This article was originally published by The Defender — Children’s Health Defense’s News & Views Website.
The Centers for Disease Control (CDC) Wednesday announced a “drastic” overhaul of the agency aimed at modernizing it and rescuing its reputation after widespread criticism of its COVID-19 response and, more recently, the monkeypox outbreak.
“For 75 years, CDC and public health have been preparing for COVID-19, and in our big moment, our performance did not reliably meet expectations,” CDC Director Dr. Rochelle Walensky said in an email to the agency’s 11,000-person staff.
Walensky said the overhaul will focus on making the agency more nimble and responsive to needs that arise in health emergencies.
The CDC in a statement said it has never in its 75-year history “had to make decisions so quickly, based on limited and evolving science,” and that the agency’s traditional scientific and communication processes were “not adequate to effectively respond to a crisis the size and scope of the COVID-19 pandemic.”
According to CBS News, Walensky’s proposed internal changes include:
- Expand the CDC staff focused on public health emergencies.
- Require officials to stay in those jobs for at least six months.

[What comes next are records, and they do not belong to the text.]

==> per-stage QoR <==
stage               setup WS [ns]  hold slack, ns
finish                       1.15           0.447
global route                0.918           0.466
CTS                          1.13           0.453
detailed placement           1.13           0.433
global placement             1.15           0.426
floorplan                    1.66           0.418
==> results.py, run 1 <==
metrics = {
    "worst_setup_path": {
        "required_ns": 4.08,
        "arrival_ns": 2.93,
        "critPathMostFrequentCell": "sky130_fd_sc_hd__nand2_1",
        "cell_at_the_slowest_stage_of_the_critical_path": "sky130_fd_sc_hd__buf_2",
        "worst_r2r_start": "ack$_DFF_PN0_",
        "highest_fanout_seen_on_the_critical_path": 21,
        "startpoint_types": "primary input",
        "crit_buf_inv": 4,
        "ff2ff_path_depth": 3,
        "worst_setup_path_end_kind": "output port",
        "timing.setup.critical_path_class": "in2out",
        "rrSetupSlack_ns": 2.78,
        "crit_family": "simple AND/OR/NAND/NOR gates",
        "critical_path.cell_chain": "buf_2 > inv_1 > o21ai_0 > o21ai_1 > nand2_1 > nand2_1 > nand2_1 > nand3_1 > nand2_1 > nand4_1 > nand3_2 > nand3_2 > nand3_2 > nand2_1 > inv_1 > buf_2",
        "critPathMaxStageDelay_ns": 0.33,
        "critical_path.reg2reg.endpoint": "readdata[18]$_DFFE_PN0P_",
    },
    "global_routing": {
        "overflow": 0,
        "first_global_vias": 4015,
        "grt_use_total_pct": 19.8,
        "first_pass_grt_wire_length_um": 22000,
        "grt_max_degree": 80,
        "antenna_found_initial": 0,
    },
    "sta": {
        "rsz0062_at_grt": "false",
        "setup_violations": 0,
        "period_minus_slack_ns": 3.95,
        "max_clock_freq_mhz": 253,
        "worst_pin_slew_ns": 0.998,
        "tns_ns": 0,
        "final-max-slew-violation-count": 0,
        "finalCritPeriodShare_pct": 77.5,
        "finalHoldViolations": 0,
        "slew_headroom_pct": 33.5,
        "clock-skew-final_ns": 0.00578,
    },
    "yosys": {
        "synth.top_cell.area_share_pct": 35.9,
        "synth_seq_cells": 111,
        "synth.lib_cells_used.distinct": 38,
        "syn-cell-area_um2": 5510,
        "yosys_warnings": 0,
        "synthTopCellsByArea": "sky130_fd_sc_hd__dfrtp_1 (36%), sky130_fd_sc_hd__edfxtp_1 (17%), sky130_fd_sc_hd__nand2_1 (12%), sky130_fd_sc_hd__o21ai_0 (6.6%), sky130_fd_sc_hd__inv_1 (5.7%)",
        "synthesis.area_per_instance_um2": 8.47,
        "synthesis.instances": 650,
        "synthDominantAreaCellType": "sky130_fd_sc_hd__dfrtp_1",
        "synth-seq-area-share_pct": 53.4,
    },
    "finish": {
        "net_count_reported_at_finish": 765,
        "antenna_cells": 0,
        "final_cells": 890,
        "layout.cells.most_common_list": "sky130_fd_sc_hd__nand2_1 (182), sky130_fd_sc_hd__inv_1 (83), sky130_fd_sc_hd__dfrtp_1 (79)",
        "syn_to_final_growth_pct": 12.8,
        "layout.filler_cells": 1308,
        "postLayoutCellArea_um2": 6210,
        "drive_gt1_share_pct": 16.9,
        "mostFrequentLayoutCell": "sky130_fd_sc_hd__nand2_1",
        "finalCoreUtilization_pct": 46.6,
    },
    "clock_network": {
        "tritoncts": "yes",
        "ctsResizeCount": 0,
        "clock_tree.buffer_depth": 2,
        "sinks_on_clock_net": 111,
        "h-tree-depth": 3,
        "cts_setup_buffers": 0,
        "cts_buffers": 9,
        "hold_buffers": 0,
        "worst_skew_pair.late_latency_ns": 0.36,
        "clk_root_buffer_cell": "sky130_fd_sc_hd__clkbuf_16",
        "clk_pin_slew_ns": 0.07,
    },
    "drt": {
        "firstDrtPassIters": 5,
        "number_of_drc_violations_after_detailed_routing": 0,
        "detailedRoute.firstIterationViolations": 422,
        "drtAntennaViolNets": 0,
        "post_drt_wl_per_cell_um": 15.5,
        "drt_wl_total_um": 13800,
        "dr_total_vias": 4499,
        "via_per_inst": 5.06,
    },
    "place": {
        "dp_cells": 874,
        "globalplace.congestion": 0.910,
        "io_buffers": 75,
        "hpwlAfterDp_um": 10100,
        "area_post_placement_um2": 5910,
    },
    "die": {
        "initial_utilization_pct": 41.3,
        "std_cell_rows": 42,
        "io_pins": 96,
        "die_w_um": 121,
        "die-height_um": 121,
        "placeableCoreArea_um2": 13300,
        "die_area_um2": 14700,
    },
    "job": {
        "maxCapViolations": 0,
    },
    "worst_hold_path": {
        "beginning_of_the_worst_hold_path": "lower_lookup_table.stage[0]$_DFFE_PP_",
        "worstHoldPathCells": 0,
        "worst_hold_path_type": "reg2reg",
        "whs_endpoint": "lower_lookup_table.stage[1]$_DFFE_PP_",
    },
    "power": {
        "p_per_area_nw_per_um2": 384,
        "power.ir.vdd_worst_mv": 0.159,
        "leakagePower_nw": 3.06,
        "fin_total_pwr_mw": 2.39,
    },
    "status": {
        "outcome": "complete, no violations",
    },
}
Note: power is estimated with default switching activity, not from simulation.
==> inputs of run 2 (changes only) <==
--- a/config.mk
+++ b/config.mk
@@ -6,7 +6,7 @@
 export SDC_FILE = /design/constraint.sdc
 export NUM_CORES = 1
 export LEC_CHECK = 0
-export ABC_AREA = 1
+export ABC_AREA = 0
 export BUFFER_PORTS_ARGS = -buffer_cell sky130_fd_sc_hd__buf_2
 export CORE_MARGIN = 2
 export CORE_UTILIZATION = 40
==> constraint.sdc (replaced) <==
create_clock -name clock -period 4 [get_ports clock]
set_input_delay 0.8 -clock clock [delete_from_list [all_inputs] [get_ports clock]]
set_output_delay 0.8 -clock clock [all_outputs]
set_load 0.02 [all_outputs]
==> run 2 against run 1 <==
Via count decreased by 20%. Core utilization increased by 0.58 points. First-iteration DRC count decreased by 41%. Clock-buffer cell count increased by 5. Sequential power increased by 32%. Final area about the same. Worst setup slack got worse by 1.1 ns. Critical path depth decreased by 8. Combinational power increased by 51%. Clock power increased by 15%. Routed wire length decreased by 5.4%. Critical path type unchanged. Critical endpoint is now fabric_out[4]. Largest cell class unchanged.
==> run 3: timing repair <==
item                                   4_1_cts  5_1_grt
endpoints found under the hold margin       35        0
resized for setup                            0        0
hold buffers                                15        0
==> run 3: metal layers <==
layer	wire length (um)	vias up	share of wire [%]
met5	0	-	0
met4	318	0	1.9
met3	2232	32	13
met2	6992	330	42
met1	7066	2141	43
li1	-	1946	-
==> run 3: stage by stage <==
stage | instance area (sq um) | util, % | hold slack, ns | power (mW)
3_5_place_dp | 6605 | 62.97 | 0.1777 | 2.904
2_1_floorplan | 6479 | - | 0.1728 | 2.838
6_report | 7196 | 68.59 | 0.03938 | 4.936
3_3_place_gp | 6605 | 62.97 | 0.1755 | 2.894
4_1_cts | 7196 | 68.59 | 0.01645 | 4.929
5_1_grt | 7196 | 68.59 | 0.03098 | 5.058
$ cat src/verilog/aopc_fifo.sv
// Show-ahead FIFO with valid and ready on both sides
`timescale 1ns/1ps
`default_nettype none
module aopc_fifo #(
    parameter int WIDTH   = 9,
    parameter int DEPTH   = 512,
    parameter int LEVEL_W = 10
) (
    input  wire logic               clk_sys,  // System clock
    input  wire logic               rst,      // Async reset, active high
    input  wire logic               clear,    // Empty the buffer
    input  wire logic               wrValid,  // Write request
    output logic                    wrReady,  // Space available
    input  wire logic [WIDTH-1:0]   wrData,   // Write word
    output logic                    rdValid,  // Head word present
    input  wire logic               rdReady,  // Pop head word
    output logic [WIDTH-1:0]        rdData,   // Head word
    output logic [LEVEL_W-1:0]      level     // Words held
);
    localparam int PTR_W = $clog2(DEPTH);

    logic [WIDTH-1:0] mem [DEPTH];
    logic [PTR_W:0]   wrPtr_r;
    logic [PTR_W:0]   rdPtr_r;
    wire              push;
    wire              pop;
    wire  [PTR_W:0]   fill;

    // Pointer difference gives fill level; extra bit separates full from empty
    assign fill    = wrPtr_r - rdPtr_r;
    assign level   = LEVEL_W'(fill);
    assign wrReady = (fill != (PTR_W+1)'(DEPTH));
    assign rdValid = (fill != '0);
    assign push    = wrValid & wrReady & ~clear;
    assign pop     = rdReady & rdValid & ~clear;
    assign rdData  = mem[rdPtr_r[PTR_W-1:0]];

    // Storage array, no reset needed
    always_ff @(posedge clk_sys) begin
        if (push) begin
            mem[wrPtr_r[PTR_W-1:0]] <= wrData;
        end
    end

    // Pointers
    always_ff @(posedge clk_sys or posedge rst) begin
        if (rst) begin
            wrPtr_r <= '0;
            rdPtr_r <= '0;
        end else if (clear) begin
            wrPtr_r <= '0;
            rdPtr_r <= '0;
        end else begin
            wrPtr_r <= wrPtr_r + (PTR_W+1)'(push);
            rdPtr_r <= rdPtr_r + (PTR_W+1)'(pop);
        end
    end
endmodule
`default_nettype wire

$ cat src/verilog/aopc_output_ctrl.sv
// Packet output controller: stream buffer, packet release logic and APB registers
`timescale 1ns/1ps
`default_nettype none
// Summary of operation
// - Control bit selects byte-wise sparse mode or packet-by-packet mode.
// - Output only on transmitter byte slots, so never above 216 Mbps.
// - Each output byte carries a valid qualifier; empty slots show it low.
// - Byte mode forwards every received byte unchanged, no packet grouping.
// - Packet buffer is 9 bits wide and 512 entries deep.
// - Buffer word holds 8 data bits and one packet-start flag bit.
// - Start flag kept only on start bytes equal to 47h; others clear.
// - Read side halts at a packet-start flag while writes continue.
// - Write side signals the read side on each packet-start flag written.
// - Read side then sends bytes until the next packet-start flag.
// - Writes at source rate; reads paced by the 27 MHz byte clock.
// - Packet mode output is aligned to the packet sync strobe.
// - Byte mode uses the buffer only for rate crossing, no holding.
// - A 32-bit control register on the register bus steers the block.
// - Source link has 8 data lines plus control lines inbound, and one ready line back.
// - Output bytes go in parallel to the serialising line transmitter.
// - Byte mode must be chosen when packets are assembled elsewhere.
module aopc_output_ctrl
    import aopc_pkg::*;
(
    input  wire logic              clk_sys,    // System clock, 25 MHz
    input  wire logic              rst,        // Async reset, active high
    // APB slave
    input  wire logic              psel,       // APB select
    input  wire logic              penable,    // APB access phase
    input  wire logic              pwrite,     // APB write
    input  wire logic [ADDR_W-1:0] paddr,      // APB byte address
    input  wire logic [31:0]       pwdata,     // APB write data
    output logic                   pready,     // APB ready
    output logic [31:0]            prdata,     // APB read data
    output logic                   pslverr,    // APB error, unmapped
    // Stream source receive group
    // source byte lines
    input  wire logic              srcValid,   // Byte strobe from source
    input  wire logic [DATA_W-1:0] srcData,    // Stream byte
    input  wire logic              srcStart,   // Packet start flag
    output logic                   srcReady,   // Buffer accepts byte
    // Line transmitter side
    input  wire logic              txByteClk,  // Byte clock from transmitter
    output logic [DATA_W-1:0]      txData,     // Parallel byte out
    output logic                   txValid,    // Data valid qualifier
    output logic                   txSync      // Packet sync strobe
);
    aopc_rd_state_type   state_r;
    aopc_rd_state_type   state_nxt;
    logic [31:0]         ctrl_r;
    logic [31:0]         prdata_r;
    logic [31:0]         byteCount_r;
    logic [LEVEL_W-1:0]  syncCount_r;
    logic                sentAny_r;
    logic                ovf_r;
    logic                syncErr_r;
    logic                flush_r;
    logic [DATA_W-1:0]   txData_r;
    logic                txValid_r;
    logic                txSync_r;

    wire                 slot;
    wire                 fifoWrReady;
    wire                 fifoRdValid;
    wire  [FIFO_W-1:0]   fifoRdData;
    wire  [LEVEL_W-1:0]  fifoLevel;
    wire  [FIFO_W-1:0]   wrWord;
    wire                 wrSync;
    wire                 push;
    wire                 pop;
    wire                 emit;
    wire                 drop;
    wire                 headSync;
    wire                 pktMode;
    wire                 enabled;
    wire                 fifoFull;
    wire                 apbSetup;
    wire                 apbWrite;
    wire                 apbAccess;
    wire                 selCtrl;
    wire                 selStat;
    wire                 selBytes;
    wire                 mapped;
    wire  [31:0]         statWord;
    wire  [31:0]         readWord;
    wire                 ovfSet;
    wire                 ovfClr;
    wire                 errSet;
    wire                 errClr;

    // Byte slot pacing from the transmitter byte clock
    // read pacing
    aopc_slot_sync u_slot (
        .clk_sys   (clk_sys),
        .rst       (rst),
        .slotIn    (txByteClk),
        .slotPulse (slot)
    );

    aopc_fifo #(
        .WIDTH   (FIFO_W),
        .DEPTH   (FIFO_DEPTH),
        .LEVEL_W (LEVEL_W)
    ) u_fifo (
        .clk_sys (clk_sys),
        .rst     (rst),
        .clear   (flush_r),
        .wrValid (push),
        .wrReady (fifoWrReady),
        .wrData  (wrWord),
        .rdValid (fifoRdValid),
        .rdReady (pop),
        .rdData  (fifoRdData),
        .level   (fifoLevel)
    );

    // Control fields
    // mode select
    assign pktMode  = ctrl_r[CTRL_PKT_MODE];
    assign enabled  = ctrl_r[CTRL_ENABLE];
    assign fifoFull = ~fifoWrReady;

    // Write side: flag only genuine 47h start bytes
    // start flag qualify
    assign wrSync   = srcStart & (srcData == SYNC_PATTERN);
    assign wrWord   = {wrSync, srcData};
    assign srcReady = enabled & fifoWrReady & ~flush_r;
    assign push     = srcValid & srcReady;

    // Read side decode
    assign headSync = fifoRdValid & fifoRdData[SYNC_BIT];
    assign emit = enabled & slot & fifoRdValid &
                  (~pktMode | ((state_r == RD_SEND) & ~(headSync & sentAny_r)));
    // Leading bytes before the first packet start are discarded
    assign drop = enabled & pktMode & (state_r == RD_SEEK) & fifoRdValid & ~headSync;
    assign pop  = emit | drop;

    // Packet release state machine
    always_comb begin
        state_nxt = state_r;
        if (!pktMode || !enabled) begin
            state_nxt = RD_SEEK;
        end else begin
            case (state_r)
                RD_SEEK: begin
                    if (headSync) begin
                        state_nxt = RD_HOLD;
                    end
                end
                RD_HOLD: begin
                    if ((syncCount_r >= SYNC_RELEASE) || fifoFull) begin
                        state_nxt = RD_SEND;
                    end
                end
                RD_SEND: begin
                    if (headSync && sentAny_r) begin
                        state_nxt = RD_HOLD;
                    end
                end
                default: begin
                    state_nxt = RD_SEEK;
                end
            endcase
        end
    end

    // State register and packet-tracking state
    // reset and flush clear
    always_ff @(posedge clk_sys or posedge rst) begin
        if (rst) begin
            state_r <= RD_SEEK;
        end else if (flush_r) begin
            state_r <= RD_SEEK;
        end else begin
            state_r <= state_nxt;
        end
    end

    // First byte of a released packet is its own start byte
    always_ff @(posedge clk_sys or posedge rst) begin
        if (rst) begin
            sentAny_r <= 1'b0;
        end else if (flush_r || state_nxt != RD_SEND) begin
            sentAny_r <= 1'b0;
        end else if (emit) begin
            sentAny_r <= 1'b1;
        end
    end

    // Count of start flags held; write side raises it, read side lowers it
    // detection indication
    always_ff @(posedge clk_sys or posedge rst) begin
        if (rst) begin
            syncCount_r <= '0;
        end else if (flush_r) begin
            syncCount_r <= '0;
        end else begin
            syncCount_r <= syncCount_r + LEVEL_W'(push & wrSync)
                                       - LEVEL_W'(pop & headSync);
        end
    end

    // Registered parallel output to the line transmitter
    // valid qualifier
    always_ff @(posedge clk_sys or posedge rst) begin
        if (rst) begin
            txData_r  <= '0;
            txValid_r <= 1'b0;
            txSync_r  <= 1'b0;
        end else begin
            txValid_r <= emit;
            txSync_r  <= emit & headSync;
            if (emit) begin
                txData_r <= fifoRdData[DATA_W-1:0];
            end
        end
    end

    assign txData  = txData_r;
    assign txValid = txValid_r;
    assign txSync  = txSync_r;

    // Sent byte counter, cleared by flush
    always_ff @(posedge clk_sys or posedge rst) begin
        if (rst) begin
            byteCount_r <= '0;
        end else if (flush_r) begin
            byteCount_r <= '0;
        end else if (emit) begin
            byteCount_r <= byteCount_r + 32'h0000_0001;
        end
    end

    // APB decode
    assign apbSetup  = psel & ~penable;
    assign apbAccess = psel & penable;
    assign apbWrite  = apbAccess & pwrite;
    assign selCtrl   = (paddr == OFS_CTRL);
    assign selStat   = (paddr == OFS_STAT);
    assign selBytes  = (paddr == OFS_BYTES);
    assign mapped    = selCtrl | selStat | selBytes;
    assign pready    = 1'b1;
    assign pslverr   = apbAccess & ~mapped;

    // Status word, reserved bits zero
    assign statWord = {11'h000, fifoFull, ~fifoRdValid, (state_r == RD_HOLD),
                       syncErr_r, ovf_r, 6'h00, fifoLevel};

    // Read mux
    assign readWord = selCtrl  ? ctrl_r :
                      selStat  ? statWord :
                      selBytes ? byteCount_r : 32'h0000_0000;

    // Read data captured in the setup phase
    always_ff @(posedge clk_sys or posedge rst) begin
        if (rst) begin
            prdata_r <= '0;
        end else if (apbSetup && !pwrite) begin
            prdata_r <= readWord;
        end
    end

    assign prdata = prdata_r;

    // Control register; flush bit is a self-clearing pulse
    // control register
    always_ff @(posedge clk_sys or posedge rst) begin
        if (rst) begin
            ctrl_r  <= CTRL_RESET;
            flush_r <= 1'b0;
        end else begin
            flush_r <= apbWrite & selCtrl & pwdata[CTRL_FLUSH];
            if (apbWrite && selCtrl) begin
                ctrl_r <= {30'h0000_0000, pwdata[CTRL_USED_W-1:0]};
            end
        end
    end

    // Sticky errors, write one to clear, a new event wins over the clear
    assign ovfSet = srcValid & ~srcReady & enabled;
    assign errSet = push & srcStart & ~wrSync;
    assign ovfClr = apbWrite & selStat & pwdata[STAT_OVF];
    assign errClr = apbWrite & selStat & pwdata[STAT_SYNC_ERR];

    always_ff @(posedge clk_sys or posedge rst) begin
        if (rst) begin
            ovf_r     <= 1'b0;
            syncErr_r <= 1'b0;
        end else begin
            ovf_r     <= ovfSet | (ovf_r & ~ovfClr);
            syncErr_r <= errSet | (syncErr_r & ~errClr);
        end
    end
endmodule
`default_nettype wire

$ cat src/verilog/aopc_slot_sync.sv
// Synchroniser and rising-edge detector for the transmitter byte slot clock
`timescale 1ns/1ps
`default_nettype none
module aopc_slot_sync (
    input  wire logic clk_sys,   // System clock
    input  wire logic rst,       // Async reset, active high
    input  wire logic slotIn,    // Byte clock from line transmitter
    output logic      slotPulse  // One pulse per byte slot
);
    logic meta_r;
    logic sync_r;
    logic prev_r;

    // Two-stage synchroniser, then an edge history stage
    always_ff @(posedge clk_sys or posedge rst) begin
        if (rst) begin
            meta_r <= 1'b0;
            sync_r <= 1'b0;
            prev_r <= 1'b0;
        end else begin
            meta_r <= slotIn;
            sync_r <= meta_r;
            prev_r <= sync_r;
        end
    end

    // Rising edge of the settled level
    assign slotPulse = sync_r & ~prev_r;
endmodule
`default_nettype wire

- Establish an office of intergovernmental affairs to facilitate partnerships with other agencies.
- Create a health equity office.
- Increase use of preprint scientific reports for issuing public health guidance, rather than waiting for research to be reviewed by peers and published by the CDC’s Morbidity and Mortality Weekly Report.
In a summary provided to The Hill, the CDC said it is considering restructuring its website and producing “plain language guidance” because its “guidance documents are confusing and overwhelming; the website is not easy to navigate.”
To implement the internal reforms, Walensky appointed Mary Wakefield, who served as acting deputy secretary of the U.S. Department of Health and Human Services (HHS) during the Obama administration, to lead the effort.
She also proposed external changes that will require congressional action, such as requiring states to report their disease outbreak data to the CDC.
“My goal is a new, public health action-oriented culture at CDC that emphasizes accountability, collaboration, communication, and timeliness,” Walensky said.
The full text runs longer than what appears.